I will see if I have any blogs or white papers we use.



Regarding "without some customization in ServiceNow", what NOW provides is great, but it is a "common denominator" approach, which isn't best practice for every organization. It's generally the "configuration vs. customization" discussion as well, but adding a field and hiding a few others is more on the configuration side.



There's all sorts of features that ServiceNow has from tags to keywords to custom fields that really can eliminate the need for a huge list of categories or subcategories. If there is any doubt what values to choose, or if a call could result in multiple different results... then the value of those is reduced.



Let me use one of your examples to make another point: "Software --> Error Message --> Lync 2010 -> Skype\Lync"


When was the last time anyone cared how many calls came in on which the user reported an error message?? Never? then why have it as a subcategory? It provides no value. It could easily be put in worknotes. If it is necessary, have a KB article about the error messages that get linked. Then you can report on how many issues were reported with particular error messages. Lync 2010 could be the CI chosen... and you really don't know if it is software caused or not.



That said, if you have so many CIs that you want a category field just to make filtering the CIs easier... that's a UI configuration/usability reason to have the field, and not really a business/process reason to have the field... (I'm not totally against configuration fields )



Agents mis-categorizing... exactly. How many man hours go into developing configuring, and maintaining large category/subcat lists and what is the value it produces?



If I wasn't in back to back meetings today (I really should be listening more to the one I'm on now ) I would write more.

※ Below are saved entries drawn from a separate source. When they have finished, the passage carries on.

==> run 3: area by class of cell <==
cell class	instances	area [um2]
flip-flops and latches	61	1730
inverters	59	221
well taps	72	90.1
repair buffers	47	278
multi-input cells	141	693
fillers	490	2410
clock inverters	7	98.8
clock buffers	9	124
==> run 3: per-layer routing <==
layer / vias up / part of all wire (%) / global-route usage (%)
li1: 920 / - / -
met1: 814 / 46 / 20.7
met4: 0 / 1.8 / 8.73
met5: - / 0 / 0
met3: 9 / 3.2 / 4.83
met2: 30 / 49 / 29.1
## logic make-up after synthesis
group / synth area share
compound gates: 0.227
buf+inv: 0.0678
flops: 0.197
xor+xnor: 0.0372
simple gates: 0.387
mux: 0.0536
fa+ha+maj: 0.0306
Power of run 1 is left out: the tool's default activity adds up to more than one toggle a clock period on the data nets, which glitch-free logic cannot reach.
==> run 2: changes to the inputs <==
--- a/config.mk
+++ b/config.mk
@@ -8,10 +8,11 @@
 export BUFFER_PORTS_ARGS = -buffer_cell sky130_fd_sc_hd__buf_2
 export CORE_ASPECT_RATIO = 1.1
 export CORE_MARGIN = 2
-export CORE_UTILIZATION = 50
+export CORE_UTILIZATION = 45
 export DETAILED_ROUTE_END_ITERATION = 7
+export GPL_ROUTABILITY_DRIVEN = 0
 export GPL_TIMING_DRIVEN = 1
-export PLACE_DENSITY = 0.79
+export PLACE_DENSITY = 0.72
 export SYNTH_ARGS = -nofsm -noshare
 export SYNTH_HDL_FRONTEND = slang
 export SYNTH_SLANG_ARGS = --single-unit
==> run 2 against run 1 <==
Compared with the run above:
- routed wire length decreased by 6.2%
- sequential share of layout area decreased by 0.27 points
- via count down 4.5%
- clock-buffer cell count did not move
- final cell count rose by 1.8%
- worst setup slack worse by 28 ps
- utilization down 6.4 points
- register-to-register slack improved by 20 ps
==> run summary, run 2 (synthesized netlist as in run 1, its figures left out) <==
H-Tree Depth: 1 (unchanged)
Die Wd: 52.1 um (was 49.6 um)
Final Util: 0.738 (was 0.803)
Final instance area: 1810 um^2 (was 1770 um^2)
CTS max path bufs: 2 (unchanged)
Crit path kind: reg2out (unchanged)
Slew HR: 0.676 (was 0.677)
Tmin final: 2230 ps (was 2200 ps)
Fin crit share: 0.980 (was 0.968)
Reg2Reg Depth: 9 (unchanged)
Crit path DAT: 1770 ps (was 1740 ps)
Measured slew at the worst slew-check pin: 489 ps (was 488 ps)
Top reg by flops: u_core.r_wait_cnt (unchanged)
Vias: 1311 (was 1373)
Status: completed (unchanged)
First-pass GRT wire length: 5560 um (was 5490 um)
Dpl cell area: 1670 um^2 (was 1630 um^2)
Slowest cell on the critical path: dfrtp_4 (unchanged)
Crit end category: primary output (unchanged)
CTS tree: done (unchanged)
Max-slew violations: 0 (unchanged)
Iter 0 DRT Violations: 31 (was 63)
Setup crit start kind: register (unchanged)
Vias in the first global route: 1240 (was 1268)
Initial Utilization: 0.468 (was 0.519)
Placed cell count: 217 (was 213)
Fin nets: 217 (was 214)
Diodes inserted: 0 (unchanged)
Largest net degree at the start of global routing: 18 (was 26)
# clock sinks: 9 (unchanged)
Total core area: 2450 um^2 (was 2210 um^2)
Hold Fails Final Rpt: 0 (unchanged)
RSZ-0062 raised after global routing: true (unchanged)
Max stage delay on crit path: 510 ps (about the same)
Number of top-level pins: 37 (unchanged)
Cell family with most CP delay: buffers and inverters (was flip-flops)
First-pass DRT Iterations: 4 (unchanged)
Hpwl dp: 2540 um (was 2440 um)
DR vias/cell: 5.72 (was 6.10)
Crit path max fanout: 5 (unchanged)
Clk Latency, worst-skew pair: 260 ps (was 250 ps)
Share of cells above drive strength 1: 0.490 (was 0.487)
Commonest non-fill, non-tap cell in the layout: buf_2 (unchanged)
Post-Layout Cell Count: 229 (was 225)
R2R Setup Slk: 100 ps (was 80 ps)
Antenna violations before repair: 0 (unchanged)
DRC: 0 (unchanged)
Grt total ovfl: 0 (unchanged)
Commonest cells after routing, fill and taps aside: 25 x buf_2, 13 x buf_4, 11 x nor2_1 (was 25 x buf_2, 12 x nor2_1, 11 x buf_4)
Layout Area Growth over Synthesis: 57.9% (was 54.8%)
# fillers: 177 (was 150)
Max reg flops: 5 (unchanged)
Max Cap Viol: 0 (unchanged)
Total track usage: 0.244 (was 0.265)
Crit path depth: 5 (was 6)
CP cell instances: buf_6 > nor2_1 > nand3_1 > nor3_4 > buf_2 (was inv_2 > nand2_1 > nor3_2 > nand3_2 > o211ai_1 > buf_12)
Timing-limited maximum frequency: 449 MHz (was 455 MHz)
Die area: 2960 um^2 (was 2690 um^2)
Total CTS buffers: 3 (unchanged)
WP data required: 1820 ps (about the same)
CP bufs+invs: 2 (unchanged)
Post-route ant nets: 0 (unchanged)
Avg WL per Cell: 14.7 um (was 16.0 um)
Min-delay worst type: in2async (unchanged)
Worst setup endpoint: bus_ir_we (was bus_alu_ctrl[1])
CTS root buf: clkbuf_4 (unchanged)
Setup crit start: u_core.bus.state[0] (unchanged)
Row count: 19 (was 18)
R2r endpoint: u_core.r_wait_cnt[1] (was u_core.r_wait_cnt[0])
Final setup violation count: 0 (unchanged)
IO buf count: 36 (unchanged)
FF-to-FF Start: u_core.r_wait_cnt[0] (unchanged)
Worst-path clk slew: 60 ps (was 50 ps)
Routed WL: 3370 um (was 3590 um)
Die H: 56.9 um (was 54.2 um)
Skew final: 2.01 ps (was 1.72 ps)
===== src/rtl/csc_pkg.sv =====
// csc_pkg: complex type, column packer FSM states and zero constant shared with csc_stor
package csc_pkg;

    typedef struct packed {
        logic [31:0] re;
        logic [31:0] im;
    } cplx_t;

    typedef enum logic [1:0] {
        ST_IDLE,
        ST_A1,
        ST_A0,
        ST_S
    } pack_state_t;

    localparam cplx_t CPLX_ZERO = '{re: 32'd0, im: 32'd0};

endpackage


===== src/rtl/csc_col_pack.sv =====
// csc_col_pack: groups a row-ordered tridiagonal nonzero stream into per-column a1/a0/s beats; CSC_COL_PACK_CHK_EN enables in_last frame checking
module csc_col_pack
    import csc_pkg::*;
#(
    parameter int MAT_RANK = 256,
    localparam int CW = $clog2(MAT_RANK)
) (
    input  logic          clk,
    input  logic          rst_n,
    input  logic          start,
    input  logic [31:0]   in_val_r,
    input  logic [31:0]   in_val_i,
    input  logic          in_vld,
    input  logic          in_last,
    output logic          in_rdy,
    output logic [31:0]   s_val_r,
    output logic [31:0]   s_val_i,
    output logic [31:0]   a0_val_r,
    output logic [31:0]   a0_val_i,
    output logic [31:0]   a1_val_r,
    output logic [31:0]   a1_val_i,
    output logic          val_vld,
    output logic [CW-1:0] col_idx,
    output logic          done,
    output logic          err
);

    pack_state_t   r_state, w_next;
    logic [CW-1:0] r_col, r_col_out;
    cplx_t         r_a1, r_a0, r_out_a1, r_out_a0, r_out_s;
    cplx_t         w_in;
    logic          r_vld, r_done;
    logic          w_acc, w_last_col, w_col_end;

    assign w_in       = {in_val_r, in_val_i};
    assign in_rdy     = (r_state != ST_IDLE);
    assign w_acc      = in_vld && in_rdy;
    assign w_last_col = (r_col == CW'(MAT_RANK - 1));
    assign w_col_end  = w_acc && ((r_state == ST_A0 && w_last_col) || r_state == ST_S);

    // state register
    always_ff @(posedge clk or negedge rst_n)
        if (!rst_n) r_state <= ST_IDLE;
        else        r_state <= w_next;

    // next state: column 0 enters at A0, the last column leaves from A0
    always_comb begin
        w_next = r_state;
        case (r_state)
            ST_IDLE: if (start)  w_next = ST_A0;
            ST_A1:   if (in_vld) w_next = ST_A0;
            ST_A0:   if (in_vld) w_next = w_last_col ? ST_IDLE : ST_S;
            ST_S:    if (in_vld) w_next = ST_A1;
            default: w_next = ST_IDLE;
        endcase
    end

    // column counter and partial column registers; a1 is cleared so column 0 reports zero
    always_ff @(posedge clk or negedge rst_n)
        if (!rst_n) begin
            r_col <= '0;
            r_a1  <= CPLX_ZERO;
            r_a0  <= CPLX_ZERO;
        end else begin
            if (r_state == ST_IDLE && start) begin
                r_col <= '0;
                r_a1  <= CPLX_ZERO;
            end else if (w_col_end && !w_last_col)
                r_col <= r_col + CW'(1);
            if (w_acc && r_state == ST_A1) r_a1 <= w_in;
            if (w_acc && r_state == ST_A0) r_a0 <= w_in;
        end

    // column beat: the entry completing the column bypasses its partial register
    always_ff @(posedge clk or negedge rst_n)
        if (!rst_n) begin
            r_vld     <= 1'b0;
            r_done    <= 1'b0;
            r_col_out <= '0;
            r_out_a1  <= CPLX_ZERO;
            r_out_a0  <= CPLX_ZERO;
            r_out_s   <= CPLX_ZERO;
        end else begin
            r_vld  <= w_col_end;
            r_done <= w_col_end && w_last_col;
            if (w_col_end) begin
                r_col_out <= r_col;
                r_out_a1  <= r_a1;
                r_out_a0  <= (r_state == ST_A0) ? w_in : r_a0;
                r_out_s   <= (r_state == ST_S) ? w_in : CPLX_ZERO;
            end
        end

    assign val_vld  = r_vld;
    assign done     = r_done;
    assign col_idx  = r_col_out;
    assign s_val_r  = r_out_s.re;
    assign s_val_i  = r_out_s.im;
    assign a0_val_r = r_out_a0.re;
    assign a0_val_i = r_out_a0.im;
    assign a1_val_r = r_out_a1.re;
    assign a1_val_i = r_out_a1.im;

`ifdef CSC_COL_PACK_CHK_EN
    logic w_final;
    logic r_err;
    assign w_final = (r_state == ST_A0) && w_last_col;

    // in_last must be set on exactly the final entry of the frame
    always_ff @(posedge clk or negedge rst_n)
        if (!rst_n) r_err <= 1'b0;
        else        r_err <= w_acc && (in_last != w_final);

    assign err = r_err;
`else
    logic w_unused;
    assign w_unused = in_last;
    assign err      = 1'b0;
`endif

endmodule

Here is a blog written by one of my team on the subject: The Case to Get Off Categories (and use a CMDB)



-Ken Michelson


Ken,



Let me use one of your examples to make another point: "Software --> Error Message --> Lync 2010 -> Skype\Lync"


When was the last time anyone cared how many calls came in on which the user reported an error message?? Never? then why have it as a subcategory?


.


I agree, but as I said they kept the default SubCategories from SNow.   This is why these are grouped together under the "Category Profile" of "Skype \ Lync."   Then the Collaboration group can dive down into those types of tickets and find out if they are issues, questions, etc.



I do like what you have shared.



I told my peers that this kind of work is like an archaeological dig.   You go down each level and discover more and more.   You may discover you need to dig somewhere else.



I don't think approach is sustainable.   Currently I have 3,000 different combinations that output ~ 70 or so "Category Profiles."   That does sound crazy, but we do have over 500K entries in our CMDB.   This approach does give us the first steps and could lay the groundwork to something that you described about basing things around business focused issues.



I will look at the blog post you shared and I will continue to look for best practice work.   I am also trying to reach out to our SNow vendor contacts to see if they have any success stories.